Activity: Search the entries for lines that contain the word "more", and report each one found.

Recorded data
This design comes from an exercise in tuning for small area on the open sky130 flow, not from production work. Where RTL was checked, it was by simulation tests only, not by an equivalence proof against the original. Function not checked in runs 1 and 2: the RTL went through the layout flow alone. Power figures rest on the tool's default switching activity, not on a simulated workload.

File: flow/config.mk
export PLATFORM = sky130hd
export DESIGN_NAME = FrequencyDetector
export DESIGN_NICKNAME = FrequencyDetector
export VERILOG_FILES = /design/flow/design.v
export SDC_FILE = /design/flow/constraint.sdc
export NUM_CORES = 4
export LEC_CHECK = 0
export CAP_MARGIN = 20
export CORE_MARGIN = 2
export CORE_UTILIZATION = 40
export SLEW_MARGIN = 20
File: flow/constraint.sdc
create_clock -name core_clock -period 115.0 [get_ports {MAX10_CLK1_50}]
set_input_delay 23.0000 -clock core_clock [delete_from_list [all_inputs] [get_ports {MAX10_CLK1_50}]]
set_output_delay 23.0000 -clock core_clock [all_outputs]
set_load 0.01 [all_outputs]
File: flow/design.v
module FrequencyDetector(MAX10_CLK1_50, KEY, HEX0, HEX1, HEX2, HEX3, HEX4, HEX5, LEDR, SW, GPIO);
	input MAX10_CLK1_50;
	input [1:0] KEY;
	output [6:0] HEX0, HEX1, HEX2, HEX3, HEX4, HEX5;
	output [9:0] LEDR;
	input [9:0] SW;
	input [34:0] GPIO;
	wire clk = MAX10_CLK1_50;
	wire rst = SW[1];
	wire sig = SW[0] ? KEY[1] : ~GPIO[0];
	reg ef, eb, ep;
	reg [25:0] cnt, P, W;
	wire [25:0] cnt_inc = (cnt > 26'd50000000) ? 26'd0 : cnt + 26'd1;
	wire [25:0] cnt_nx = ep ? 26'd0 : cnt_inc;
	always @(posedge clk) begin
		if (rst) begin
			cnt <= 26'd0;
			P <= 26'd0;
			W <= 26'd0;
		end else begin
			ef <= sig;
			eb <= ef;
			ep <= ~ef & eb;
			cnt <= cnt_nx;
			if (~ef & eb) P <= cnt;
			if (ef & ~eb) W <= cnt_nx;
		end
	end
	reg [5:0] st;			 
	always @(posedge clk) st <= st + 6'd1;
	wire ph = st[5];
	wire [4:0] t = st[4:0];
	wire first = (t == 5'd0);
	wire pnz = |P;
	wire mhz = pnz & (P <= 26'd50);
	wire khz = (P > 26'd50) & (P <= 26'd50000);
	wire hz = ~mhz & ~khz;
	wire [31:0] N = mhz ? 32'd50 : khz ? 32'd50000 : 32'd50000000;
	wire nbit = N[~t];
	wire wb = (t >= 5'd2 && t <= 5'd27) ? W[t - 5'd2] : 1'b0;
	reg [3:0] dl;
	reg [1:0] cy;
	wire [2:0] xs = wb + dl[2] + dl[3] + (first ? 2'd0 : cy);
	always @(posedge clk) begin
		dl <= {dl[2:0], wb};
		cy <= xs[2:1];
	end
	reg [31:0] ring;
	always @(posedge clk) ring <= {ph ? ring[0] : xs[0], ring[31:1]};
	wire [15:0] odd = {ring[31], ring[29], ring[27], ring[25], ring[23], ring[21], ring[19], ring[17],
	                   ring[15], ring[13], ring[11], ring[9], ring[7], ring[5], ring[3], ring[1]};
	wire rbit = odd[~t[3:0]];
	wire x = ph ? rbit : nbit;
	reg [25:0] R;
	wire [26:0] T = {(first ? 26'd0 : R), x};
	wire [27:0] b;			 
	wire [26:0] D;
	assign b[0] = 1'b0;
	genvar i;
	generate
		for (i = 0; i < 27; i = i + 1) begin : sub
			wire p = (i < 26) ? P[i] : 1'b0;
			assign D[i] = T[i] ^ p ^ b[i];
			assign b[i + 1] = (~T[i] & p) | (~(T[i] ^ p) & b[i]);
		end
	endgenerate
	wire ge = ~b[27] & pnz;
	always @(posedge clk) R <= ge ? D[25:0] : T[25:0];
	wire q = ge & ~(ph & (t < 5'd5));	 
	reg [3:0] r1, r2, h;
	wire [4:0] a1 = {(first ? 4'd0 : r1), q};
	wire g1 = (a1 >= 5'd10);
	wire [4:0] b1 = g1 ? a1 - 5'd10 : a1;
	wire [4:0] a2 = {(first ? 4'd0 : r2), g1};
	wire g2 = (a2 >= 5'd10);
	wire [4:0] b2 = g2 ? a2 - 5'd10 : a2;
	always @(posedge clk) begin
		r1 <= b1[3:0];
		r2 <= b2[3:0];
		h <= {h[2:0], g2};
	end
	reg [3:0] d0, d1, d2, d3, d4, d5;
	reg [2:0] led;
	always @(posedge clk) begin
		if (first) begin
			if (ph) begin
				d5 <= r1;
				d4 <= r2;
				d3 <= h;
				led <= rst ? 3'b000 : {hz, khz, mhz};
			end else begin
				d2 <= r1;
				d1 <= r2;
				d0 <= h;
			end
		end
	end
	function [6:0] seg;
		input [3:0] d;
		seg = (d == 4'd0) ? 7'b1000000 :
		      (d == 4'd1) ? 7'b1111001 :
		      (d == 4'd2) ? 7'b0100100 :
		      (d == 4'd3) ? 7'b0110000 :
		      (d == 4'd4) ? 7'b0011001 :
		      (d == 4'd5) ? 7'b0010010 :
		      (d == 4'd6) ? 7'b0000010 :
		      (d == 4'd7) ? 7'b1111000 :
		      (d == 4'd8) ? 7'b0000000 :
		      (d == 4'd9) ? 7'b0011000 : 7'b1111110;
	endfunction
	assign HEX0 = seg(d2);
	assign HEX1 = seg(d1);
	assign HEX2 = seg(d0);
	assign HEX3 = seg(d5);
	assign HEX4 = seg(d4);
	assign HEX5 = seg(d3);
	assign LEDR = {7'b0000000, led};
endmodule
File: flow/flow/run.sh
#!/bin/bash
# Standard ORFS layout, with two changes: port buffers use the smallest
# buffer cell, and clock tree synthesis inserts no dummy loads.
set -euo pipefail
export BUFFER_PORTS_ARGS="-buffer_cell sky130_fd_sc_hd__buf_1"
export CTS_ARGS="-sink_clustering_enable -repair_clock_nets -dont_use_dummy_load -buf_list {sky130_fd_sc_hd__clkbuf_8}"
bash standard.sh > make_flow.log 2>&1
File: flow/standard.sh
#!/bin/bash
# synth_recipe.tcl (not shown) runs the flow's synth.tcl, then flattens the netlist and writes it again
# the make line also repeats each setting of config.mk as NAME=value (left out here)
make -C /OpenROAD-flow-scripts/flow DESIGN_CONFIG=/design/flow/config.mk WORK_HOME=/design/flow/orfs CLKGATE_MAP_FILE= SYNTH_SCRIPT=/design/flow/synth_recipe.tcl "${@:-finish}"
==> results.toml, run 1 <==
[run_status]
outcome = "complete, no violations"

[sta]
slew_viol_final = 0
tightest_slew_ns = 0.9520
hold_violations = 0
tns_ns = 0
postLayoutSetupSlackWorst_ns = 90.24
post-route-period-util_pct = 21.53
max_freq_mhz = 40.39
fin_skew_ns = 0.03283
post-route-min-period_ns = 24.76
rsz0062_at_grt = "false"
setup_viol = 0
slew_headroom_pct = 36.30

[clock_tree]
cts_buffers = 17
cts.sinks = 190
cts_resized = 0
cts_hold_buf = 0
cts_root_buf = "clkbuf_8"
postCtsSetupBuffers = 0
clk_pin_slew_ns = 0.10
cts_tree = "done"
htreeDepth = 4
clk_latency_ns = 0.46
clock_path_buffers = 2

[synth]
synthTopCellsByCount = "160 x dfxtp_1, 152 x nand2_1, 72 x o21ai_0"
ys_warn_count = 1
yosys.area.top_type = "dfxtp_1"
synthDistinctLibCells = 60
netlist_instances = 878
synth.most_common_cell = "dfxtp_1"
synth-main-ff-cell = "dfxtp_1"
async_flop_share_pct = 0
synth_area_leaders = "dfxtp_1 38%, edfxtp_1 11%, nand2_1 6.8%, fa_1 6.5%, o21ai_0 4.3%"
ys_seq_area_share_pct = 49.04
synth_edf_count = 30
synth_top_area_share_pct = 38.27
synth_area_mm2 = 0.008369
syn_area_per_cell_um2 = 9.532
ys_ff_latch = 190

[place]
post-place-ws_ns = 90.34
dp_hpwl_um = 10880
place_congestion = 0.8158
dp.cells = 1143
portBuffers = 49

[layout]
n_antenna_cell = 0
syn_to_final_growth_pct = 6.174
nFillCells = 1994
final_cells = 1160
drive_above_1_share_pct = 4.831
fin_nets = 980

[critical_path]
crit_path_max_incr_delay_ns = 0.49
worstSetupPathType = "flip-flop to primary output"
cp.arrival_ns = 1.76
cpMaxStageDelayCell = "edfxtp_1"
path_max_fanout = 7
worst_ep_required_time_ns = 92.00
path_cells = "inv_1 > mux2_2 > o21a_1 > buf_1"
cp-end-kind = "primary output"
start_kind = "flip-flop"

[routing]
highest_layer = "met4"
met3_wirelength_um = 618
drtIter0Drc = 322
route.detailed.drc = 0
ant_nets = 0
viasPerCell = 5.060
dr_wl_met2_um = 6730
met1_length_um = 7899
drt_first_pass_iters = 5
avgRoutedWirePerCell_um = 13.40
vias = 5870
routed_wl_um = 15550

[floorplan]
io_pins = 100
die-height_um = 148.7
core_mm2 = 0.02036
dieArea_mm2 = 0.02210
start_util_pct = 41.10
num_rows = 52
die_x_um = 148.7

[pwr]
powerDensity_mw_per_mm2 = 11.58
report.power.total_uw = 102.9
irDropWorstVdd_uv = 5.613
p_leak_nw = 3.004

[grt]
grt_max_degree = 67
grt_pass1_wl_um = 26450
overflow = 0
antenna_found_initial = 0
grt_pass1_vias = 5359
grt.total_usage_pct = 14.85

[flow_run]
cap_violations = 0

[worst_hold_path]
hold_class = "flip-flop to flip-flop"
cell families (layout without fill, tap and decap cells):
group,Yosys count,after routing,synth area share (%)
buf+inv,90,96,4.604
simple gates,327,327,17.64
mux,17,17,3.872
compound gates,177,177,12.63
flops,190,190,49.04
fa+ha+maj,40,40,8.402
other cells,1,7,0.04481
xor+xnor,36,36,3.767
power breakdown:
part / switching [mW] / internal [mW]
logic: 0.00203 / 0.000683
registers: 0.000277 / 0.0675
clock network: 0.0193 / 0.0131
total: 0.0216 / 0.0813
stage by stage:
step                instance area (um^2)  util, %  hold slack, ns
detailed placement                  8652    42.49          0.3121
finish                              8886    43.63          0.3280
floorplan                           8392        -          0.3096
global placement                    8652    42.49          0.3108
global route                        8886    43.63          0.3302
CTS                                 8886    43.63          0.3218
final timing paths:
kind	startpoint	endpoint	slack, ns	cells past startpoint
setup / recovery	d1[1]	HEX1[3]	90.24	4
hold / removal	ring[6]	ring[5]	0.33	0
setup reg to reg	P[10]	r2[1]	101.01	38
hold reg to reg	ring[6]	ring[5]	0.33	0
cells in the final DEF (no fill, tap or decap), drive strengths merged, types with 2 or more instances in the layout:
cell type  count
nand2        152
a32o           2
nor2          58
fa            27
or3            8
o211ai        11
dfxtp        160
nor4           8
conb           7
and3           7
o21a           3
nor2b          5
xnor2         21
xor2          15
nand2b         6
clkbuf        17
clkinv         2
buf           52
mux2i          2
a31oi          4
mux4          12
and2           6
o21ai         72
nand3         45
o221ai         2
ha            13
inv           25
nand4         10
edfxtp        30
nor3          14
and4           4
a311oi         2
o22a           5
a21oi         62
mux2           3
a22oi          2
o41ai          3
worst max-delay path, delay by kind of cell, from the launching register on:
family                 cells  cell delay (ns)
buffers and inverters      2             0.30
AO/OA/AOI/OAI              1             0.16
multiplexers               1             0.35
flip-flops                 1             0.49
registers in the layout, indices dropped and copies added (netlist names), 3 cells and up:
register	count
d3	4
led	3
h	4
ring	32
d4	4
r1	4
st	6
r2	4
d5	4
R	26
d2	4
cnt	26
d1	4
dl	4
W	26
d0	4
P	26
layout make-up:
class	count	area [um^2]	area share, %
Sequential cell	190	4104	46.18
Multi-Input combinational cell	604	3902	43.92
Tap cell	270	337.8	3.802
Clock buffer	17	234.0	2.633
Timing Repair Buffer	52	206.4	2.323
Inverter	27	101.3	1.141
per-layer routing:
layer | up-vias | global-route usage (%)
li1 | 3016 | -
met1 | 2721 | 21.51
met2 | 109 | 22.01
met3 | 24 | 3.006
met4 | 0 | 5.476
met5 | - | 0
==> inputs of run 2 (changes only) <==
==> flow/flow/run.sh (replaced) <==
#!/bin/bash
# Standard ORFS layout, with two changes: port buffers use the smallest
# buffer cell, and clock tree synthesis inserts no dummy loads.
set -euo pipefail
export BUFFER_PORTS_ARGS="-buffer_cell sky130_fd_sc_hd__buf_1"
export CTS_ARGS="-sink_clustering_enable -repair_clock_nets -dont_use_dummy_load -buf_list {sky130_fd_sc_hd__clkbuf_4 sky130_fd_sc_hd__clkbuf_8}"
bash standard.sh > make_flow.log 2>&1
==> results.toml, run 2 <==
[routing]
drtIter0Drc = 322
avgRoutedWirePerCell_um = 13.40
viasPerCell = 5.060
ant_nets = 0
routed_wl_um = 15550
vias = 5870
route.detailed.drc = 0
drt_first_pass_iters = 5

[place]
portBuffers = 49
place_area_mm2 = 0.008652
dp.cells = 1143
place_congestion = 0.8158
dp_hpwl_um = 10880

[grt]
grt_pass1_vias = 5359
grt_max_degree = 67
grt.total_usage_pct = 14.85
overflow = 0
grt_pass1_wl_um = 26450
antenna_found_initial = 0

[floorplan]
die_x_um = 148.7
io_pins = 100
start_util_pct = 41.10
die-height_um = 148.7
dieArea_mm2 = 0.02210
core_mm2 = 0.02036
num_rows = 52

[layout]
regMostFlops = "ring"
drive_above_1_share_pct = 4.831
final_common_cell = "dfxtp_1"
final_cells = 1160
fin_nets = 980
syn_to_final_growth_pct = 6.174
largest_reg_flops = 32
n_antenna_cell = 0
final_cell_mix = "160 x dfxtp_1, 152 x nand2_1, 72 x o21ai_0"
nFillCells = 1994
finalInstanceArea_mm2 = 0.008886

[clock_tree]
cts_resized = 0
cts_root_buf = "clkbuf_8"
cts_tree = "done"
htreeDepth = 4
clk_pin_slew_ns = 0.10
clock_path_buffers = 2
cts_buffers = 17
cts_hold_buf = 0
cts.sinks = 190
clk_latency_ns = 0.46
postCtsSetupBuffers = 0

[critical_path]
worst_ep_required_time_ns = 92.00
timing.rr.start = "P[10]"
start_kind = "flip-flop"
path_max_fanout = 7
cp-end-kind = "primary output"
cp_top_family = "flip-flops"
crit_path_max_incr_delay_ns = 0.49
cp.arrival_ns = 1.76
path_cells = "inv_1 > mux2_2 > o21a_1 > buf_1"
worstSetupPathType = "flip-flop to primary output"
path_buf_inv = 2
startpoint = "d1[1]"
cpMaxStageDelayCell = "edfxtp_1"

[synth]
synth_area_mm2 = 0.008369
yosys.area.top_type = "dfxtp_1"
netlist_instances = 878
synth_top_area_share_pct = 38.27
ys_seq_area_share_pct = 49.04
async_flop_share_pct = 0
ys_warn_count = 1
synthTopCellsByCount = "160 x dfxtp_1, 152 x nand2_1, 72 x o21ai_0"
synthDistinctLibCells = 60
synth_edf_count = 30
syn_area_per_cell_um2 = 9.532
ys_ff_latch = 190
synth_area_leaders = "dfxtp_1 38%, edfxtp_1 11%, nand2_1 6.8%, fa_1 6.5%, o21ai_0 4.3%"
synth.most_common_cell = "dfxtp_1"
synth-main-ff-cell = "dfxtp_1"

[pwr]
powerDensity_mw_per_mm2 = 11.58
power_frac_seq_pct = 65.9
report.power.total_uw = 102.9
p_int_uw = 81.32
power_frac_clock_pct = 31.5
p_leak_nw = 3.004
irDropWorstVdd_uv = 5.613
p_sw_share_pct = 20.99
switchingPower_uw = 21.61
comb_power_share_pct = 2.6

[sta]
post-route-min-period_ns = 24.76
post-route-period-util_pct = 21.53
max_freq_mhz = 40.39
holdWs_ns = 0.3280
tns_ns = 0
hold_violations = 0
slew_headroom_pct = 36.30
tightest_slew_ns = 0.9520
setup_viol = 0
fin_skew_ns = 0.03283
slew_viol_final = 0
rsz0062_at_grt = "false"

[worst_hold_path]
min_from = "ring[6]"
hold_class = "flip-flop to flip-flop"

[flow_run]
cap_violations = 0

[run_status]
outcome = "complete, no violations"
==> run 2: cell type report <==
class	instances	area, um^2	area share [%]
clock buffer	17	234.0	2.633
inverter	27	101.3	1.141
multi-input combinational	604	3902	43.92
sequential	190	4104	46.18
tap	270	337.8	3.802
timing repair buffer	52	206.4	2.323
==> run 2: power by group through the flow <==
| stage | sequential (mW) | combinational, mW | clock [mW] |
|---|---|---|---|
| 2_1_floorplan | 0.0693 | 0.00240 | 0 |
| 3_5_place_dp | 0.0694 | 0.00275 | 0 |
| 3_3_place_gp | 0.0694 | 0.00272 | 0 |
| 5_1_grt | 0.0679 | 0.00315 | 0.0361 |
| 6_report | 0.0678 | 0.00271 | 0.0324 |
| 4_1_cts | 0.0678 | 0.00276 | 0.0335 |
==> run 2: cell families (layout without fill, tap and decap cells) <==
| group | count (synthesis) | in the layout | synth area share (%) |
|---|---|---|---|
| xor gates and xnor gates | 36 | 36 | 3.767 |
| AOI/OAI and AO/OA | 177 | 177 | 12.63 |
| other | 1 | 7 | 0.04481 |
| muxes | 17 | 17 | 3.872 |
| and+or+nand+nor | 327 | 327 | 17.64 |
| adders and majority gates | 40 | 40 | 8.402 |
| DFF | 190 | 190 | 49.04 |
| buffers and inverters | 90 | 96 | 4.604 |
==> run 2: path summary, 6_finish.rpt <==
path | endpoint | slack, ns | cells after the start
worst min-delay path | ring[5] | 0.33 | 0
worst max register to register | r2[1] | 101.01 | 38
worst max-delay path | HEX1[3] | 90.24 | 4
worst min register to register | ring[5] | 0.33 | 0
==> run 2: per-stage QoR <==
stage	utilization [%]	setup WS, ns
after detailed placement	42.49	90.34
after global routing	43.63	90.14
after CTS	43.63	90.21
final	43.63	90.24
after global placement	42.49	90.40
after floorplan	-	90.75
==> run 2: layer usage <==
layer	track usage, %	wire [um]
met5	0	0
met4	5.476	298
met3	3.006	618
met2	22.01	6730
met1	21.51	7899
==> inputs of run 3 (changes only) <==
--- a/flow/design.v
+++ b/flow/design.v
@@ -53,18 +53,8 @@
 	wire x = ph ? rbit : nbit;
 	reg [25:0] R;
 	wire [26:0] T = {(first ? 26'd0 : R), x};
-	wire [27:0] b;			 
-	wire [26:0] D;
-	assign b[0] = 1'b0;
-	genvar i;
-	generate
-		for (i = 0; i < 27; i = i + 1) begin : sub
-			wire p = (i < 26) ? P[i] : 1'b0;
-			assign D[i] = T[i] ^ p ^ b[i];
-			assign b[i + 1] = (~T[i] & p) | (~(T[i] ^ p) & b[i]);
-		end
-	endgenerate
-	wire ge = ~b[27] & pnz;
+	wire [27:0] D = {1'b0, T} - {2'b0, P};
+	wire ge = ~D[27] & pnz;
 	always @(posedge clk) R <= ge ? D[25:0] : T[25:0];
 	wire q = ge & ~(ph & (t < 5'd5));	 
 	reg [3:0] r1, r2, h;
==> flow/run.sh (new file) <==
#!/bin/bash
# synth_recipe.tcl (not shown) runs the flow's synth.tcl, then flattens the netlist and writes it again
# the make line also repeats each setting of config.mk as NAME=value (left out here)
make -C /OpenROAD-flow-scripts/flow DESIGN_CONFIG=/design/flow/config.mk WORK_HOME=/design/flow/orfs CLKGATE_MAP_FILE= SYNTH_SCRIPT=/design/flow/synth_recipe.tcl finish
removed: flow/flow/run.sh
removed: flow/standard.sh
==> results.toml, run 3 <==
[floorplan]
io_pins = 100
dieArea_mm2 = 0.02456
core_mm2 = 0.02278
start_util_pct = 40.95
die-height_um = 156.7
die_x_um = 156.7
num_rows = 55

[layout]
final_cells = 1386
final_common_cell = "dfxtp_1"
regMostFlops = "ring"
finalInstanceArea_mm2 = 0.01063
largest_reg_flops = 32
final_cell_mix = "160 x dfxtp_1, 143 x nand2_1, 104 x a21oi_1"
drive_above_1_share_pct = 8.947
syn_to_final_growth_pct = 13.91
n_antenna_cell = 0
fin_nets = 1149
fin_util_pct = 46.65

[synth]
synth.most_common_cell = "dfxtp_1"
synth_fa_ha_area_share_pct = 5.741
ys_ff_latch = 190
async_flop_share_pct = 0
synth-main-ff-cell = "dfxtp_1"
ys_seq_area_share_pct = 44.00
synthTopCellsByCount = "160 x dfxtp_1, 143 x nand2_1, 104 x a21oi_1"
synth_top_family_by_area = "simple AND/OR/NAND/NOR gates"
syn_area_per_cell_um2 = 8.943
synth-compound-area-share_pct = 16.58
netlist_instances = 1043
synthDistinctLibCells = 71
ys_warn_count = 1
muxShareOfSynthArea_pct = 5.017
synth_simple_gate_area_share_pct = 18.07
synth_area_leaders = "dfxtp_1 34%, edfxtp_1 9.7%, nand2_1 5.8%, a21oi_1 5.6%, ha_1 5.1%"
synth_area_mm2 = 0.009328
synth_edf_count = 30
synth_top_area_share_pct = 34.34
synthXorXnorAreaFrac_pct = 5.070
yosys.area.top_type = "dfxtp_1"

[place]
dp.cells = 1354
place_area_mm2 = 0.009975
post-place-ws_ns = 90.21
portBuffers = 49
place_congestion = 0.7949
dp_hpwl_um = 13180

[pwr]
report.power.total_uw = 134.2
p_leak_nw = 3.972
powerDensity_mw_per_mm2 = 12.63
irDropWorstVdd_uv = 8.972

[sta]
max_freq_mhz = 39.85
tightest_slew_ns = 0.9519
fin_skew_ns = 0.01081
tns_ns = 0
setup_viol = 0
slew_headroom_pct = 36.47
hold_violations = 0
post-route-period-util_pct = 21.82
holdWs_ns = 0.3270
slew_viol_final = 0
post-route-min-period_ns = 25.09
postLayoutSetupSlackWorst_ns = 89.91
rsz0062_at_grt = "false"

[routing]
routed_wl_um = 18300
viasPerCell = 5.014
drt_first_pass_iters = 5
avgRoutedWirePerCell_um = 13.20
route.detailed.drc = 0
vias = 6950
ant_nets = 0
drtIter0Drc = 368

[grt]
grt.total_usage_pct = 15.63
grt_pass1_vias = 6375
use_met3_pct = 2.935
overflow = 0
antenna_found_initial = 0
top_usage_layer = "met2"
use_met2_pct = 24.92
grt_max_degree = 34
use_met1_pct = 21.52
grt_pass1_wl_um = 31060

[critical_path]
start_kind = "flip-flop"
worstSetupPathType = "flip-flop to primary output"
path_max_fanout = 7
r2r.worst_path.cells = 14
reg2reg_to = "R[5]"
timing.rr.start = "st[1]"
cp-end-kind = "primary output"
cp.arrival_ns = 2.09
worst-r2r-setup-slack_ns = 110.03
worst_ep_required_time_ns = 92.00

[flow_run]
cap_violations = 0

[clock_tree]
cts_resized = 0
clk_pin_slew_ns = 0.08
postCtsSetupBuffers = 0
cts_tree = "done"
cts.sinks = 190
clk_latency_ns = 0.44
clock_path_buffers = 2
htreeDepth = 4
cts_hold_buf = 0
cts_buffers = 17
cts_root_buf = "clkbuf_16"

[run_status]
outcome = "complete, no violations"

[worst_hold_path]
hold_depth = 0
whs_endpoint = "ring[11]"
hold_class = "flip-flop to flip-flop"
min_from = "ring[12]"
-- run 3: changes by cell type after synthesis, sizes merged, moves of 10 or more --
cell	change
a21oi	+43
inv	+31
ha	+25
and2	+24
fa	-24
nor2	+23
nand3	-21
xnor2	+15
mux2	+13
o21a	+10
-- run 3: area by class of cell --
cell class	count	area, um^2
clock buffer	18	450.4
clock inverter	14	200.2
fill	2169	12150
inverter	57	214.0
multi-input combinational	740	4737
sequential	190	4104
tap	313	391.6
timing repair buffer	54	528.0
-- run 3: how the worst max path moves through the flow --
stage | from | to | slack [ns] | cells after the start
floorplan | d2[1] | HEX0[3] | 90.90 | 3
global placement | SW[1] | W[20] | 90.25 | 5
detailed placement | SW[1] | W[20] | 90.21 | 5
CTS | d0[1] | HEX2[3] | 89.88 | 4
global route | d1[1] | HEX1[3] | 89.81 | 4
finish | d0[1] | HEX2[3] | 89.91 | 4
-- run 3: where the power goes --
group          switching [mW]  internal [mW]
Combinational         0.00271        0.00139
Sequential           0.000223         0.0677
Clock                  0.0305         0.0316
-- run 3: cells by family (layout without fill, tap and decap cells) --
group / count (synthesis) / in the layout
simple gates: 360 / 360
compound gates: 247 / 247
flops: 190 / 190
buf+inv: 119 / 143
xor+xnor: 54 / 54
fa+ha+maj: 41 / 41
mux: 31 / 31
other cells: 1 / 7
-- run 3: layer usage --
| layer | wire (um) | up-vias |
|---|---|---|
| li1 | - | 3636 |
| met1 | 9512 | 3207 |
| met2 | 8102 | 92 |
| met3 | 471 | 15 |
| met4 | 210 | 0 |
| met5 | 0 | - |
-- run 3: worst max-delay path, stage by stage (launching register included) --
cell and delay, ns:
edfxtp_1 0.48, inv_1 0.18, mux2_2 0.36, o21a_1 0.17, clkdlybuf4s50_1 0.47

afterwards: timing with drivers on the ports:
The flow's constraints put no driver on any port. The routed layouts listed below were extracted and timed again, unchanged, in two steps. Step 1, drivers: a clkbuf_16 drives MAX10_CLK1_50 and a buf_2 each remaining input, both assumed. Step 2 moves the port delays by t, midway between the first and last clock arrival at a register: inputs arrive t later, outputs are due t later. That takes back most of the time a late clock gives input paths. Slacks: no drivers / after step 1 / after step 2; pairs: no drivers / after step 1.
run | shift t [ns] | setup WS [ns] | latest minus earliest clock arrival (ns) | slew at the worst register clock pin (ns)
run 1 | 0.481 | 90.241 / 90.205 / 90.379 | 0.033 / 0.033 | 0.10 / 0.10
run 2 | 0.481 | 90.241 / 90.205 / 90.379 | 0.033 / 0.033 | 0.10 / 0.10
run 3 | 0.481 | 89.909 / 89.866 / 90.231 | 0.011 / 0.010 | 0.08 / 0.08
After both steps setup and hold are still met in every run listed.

Solution to this task:
cells in the final DEF (no fill, tap or decap), drive strengths merged, types with 2 or more instances in the layout:
-- run 3: changes by cell type after synthesis, sizes merged, moves of 10 or more --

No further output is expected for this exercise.